Put another way, all technology exists to serve needs, to enhance the natural assets of the human body and mind. But for some reason, the genre of needs served by "assistive technologies" is set apart. Assistive technologies are often designed to hide the need they solve, for instance. Consider: although hearing aids accomplish much the same feat as earbuds—blasting audio into your ears—one is typically made of flesh-toned plastic, while the other comes in every color of the rainbow. "Yes — of course — some users want discreet tools!" Hendren writes. "But others roundly reject the notion that all bodies should conform to some standardized or performative ideal."
West recommends developers adopt a new, broader definition of normal. In terms of their users' accessibility needs, are designers creating "technology for the 100 percent, or the one percent?" she wondered.

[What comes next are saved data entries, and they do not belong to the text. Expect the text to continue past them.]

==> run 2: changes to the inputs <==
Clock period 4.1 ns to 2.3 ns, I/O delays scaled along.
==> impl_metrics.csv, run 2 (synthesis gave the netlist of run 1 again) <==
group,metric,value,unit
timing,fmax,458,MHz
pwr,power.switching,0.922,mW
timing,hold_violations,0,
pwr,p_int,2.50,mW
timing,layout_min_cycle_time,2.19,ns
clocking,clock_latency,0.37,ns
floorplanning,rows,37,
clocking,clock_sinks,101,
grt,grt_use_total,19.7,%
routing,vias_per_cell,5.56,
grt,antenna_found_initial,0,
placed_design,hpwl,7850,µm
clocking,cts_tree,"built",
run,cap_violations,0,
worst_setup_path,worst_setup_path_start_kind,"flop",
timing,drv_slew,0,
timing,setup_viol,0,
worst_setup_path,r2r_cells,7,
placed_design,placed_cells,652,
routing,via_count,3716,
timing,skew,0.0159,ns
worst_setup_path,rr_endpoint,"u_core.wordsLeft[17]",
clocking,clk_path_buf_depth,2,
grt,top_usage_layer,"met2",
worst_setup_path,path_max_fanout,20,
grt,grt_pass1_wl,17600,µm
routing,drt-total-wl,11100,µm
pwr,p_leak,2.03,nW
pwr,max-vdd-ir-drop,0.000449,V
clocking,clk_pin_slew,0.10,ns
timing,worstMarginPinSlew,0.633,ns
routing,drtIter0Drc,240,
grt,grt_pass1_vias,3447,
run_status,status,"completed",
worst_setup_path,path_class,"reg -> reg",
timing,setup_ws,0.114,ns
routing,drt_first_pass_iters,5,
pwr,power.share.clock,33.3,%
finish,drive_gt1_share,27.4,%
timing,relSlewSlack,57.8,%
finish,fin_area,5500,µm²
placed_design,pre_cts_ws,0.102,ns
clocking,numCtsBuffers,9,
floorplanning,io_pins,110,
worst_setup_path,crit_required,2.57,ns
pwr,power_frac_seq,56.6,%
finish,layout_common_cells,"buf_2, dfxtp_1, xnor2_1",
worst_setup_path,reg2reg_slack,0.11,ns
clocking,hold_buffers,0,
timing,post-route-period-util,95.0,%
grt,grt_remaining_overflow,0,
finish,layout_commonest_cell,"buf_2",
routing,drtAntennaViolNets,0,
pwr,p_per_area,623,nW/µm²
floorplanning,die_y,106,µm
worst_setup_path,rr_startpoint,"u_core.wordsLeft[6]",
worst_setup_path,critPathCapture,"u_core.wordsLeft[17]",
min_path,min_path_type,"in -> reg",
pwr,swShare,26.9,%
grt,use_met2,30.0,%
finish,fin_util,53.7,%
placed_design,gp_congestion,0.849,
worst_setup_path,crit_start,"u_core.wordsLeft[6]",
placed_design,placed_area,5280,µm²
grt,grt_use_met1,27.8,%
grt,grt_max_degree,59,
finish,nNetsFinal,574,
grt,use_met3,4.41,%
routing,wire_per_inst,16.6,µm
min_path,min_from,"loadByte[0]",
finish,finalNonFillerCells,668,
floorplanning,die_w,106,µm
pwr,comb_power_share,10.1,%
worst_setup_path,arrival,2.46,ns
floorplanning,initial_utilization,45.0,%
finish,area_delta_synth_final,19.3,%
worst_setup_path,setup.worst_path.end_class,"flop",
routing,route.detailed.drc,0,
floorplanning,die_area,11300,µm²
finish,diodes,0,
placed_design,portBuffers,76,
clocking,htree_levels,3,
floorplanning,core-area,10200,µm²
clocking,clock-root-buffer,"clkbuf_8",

But how does one design for everyone, not merely those lucky enough to be fully able-bodied? West suggests that inclusive design must start at the ground level. "Accessibility is a foundational principle," West said, "not something you can add in after you write your program, after you build your device."

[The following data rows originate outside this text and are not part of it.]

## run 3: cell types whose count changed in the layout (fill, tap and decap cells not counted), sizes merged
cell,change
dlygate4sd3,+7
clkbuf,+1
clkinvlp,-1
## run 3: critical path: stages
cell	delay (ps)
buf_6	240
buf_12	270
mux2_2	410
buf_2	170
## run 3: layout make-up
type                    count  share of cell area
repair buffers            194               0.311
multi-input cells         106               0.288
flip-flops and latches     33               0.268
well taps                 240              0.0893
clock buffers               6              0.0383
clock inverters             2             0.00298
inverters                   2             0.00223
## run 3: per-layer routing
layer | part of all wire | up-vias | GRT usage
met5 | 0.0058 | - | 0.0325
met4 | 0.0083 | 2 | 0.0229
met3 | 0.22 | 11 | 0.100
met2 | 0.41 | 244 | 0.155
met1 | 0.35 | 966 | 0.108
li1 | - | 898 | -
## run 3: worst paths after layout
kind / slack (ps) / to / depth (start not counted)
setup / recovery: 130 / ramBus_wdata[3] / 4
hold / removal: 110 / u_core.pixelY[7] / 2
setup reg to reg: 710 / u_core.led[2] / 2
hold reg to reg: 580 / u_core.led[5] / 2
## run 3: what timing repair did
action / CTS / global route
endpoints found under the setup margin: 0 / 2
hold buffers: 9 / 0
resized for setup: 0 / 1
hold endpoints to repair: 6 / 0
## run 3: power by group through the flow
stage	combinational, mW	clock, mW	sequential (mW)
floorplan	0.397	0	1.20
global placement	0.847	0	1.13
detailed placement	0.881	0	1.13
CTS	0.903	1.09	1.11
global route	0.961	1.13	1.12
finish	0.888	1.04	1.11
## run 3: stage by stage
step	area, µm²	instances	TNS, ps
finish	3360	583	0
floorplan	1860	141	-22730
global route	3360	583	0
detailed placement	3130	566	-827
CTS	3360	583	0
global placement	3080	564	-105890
[src/hw/fe_mem_cfg.svh]
`ifndef FE_MEM_CFG_SVH
`define FE_MEM_CFG_SVH

// address and instruction widths, 4 KiB pages.
`define FE_VADDR_W 32
`define FE_PTAG_W 20
`define FE_VTAG_W 20
`define FE_INSTR_W 32

`define FE_TLB_ELS 4

// direct mapped, one instruction per line.
`define FE_IC_SETS 16
`define FE_IC_IDX_W 4
`define FE_IC_OFF_W 6 // vaddr 11:6, above the index.
`define FE_IC_TAG_W 26 // ptag plus line offset bits.

// first dram page, lower pages are tile memory.
`define FE_DRAM_BASE_PTAG 20'h80000

`define FE_APB_DOMAIN_ADDR 4'h0
`define FE_APB_MODE_ADDR 4'h4

`endif

[src/hw/fe_mem_pkg.sv]
`include "fe_mem_cfg.svh"

package fe_mem_pkg;

   // command ops on the front end memory port.
   typedef enum logic [1:0] {
      op_fetch        = 2'd0,
      op_tlb_fill     = 2'd1,
      op_tlb_fence    = 2'd2,
      op_icache_fence = 2'd3
   } fe_op_e;

   typedef enum logic [1:0] {
      priv_u = 2'd0,
      priv_s = 2'd1
   } priv_e;

   // 22 bits.
   typedef struct packed {
      logic [`FE_PTAG_W-1:0] ptag;
      logic                  u; // user page.
      logic                  x; // executable.
   } tlb_entry_s;

endpackage
### config.mk
export PLATFORM = sky130hd
export DESIGN_NAME = shooter_top
export DESIGN_NICKNAME = d
export VERILOG_FILES = /design/src/verilog/shooter_pkg.sv /design/src/verilog/tick_gen.sv /design/src/verilog/player_move.sv /design/src/verilog/shot_track.sv /design/src/verilog/life_keeper.sv /design/src/verilog/matrix_scan.sv /design/src/verilog/seg_mux.sv /design/src/verilog/shooter_top.sv
export SDC_FILE = /design/constraint.sdc
export NUM_CORES = 1
export LEC_CHECK = 0
export ABC_CLOCK_PERIOD_IN_PS = 4900
export BUFFER_PORTS_ARGS = -buffer_cell sky130_fd_sc_hd__buf_2
export CORE_MARGIN = 2
export CORE_UTILIZATION = 40
export DETAILED_ROUTE_END_ITERATION = 16
export HOLD_SLACK_MARGIN = 0.1
export MAX_ROUTING_LAYER = met4
export PLACE_DENSITY = 0.63
export REMOVE_ABC_BUFFERS = 1
export SLEW_MARGIN = 40
export SYNTH_ARGS = -nofsm -noshare
export SYNTH_HDL_FRONTEND = slang
export SYNTH_HIERARCHICAL = 1
export SYNTH_SLANG_ARGS = --single-unit
### constraint.sdc
create_clock -name CLK -period 4.9 [get_ports CLK]
set_input_delay 0.98 -clock CLK [delete_from_list [all_inputs] [get_ports CLK]]
set_output_delay 0.98 -clock CLK [all_outputs]
set_load 0.02 [all_outputs]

To that I'll add: Accessibility is not something you sacrifice innovation to achieve. Rather, as I'll explain, designing for accessibility, when done right, should provoke innovation.
Building for accessibility from the start comes with hidden benefits: it encourages designers to break free of old, constrictive metaphors, leading to technological breakthroughs that might not otherwise take place. Hendren describes one of these in her piece: a hyper-sensitive tongue-controlled interface that, by leaving behind the old metaphor of the hand-operated joystick, may lead to a new generation of ways to interact with computers and mechanical devices—ramifications that go far beyond the original market of quadriplegics that it was originally developed for. (Another "assistive" technology she describes, used originally to make wooden splints for soldiers, later made possible widespread developments in furniture design and manufacture.)
Developers in the old-age space, where "tech accessibility" is all-too-often synonymous with big buttons, the full spectrum of beige, and reduced functionality, stand to benefit enormously by treating accessibility as an innovation launchpad, not a set of restrictions. To draw on an overused example, consider the smartphone: innovations that might once have belonged in the realm of "accessibility," such as the ability to easily zoom in on text, are now core parts of any smartphone's functionality, used by everyone. Such an approach has benefited society in a way that design cop-outs such as oversimplified three-button phones never could. All technology is assistive.
One way to encourage product designers to break free of old conventions (by which I mean both "normal-means-able" and "accessible-means-unimaginative") is to get at them while they're young. "I am disappointed that we don't have accessibility required in the STEM [Science, Technology, Engineering, Math] curriculum," West said. I share her sentiment. By teaching with an early focus on accessibility and encouraging tomorrow's engineers to anticipate a fuller breadth of users, the technology that will eventually result will be more innovative than it otherwise would be. We'll enjoy it at all ages and stages, but especially when we grow older and require more empathetic design. Because we all grow old—if we're lucky. And one way we can make old age better is to encourage the development of technology that is groundbreaking for everybody.
MIT AgeLab's Luke Yoquinto contributed to this article.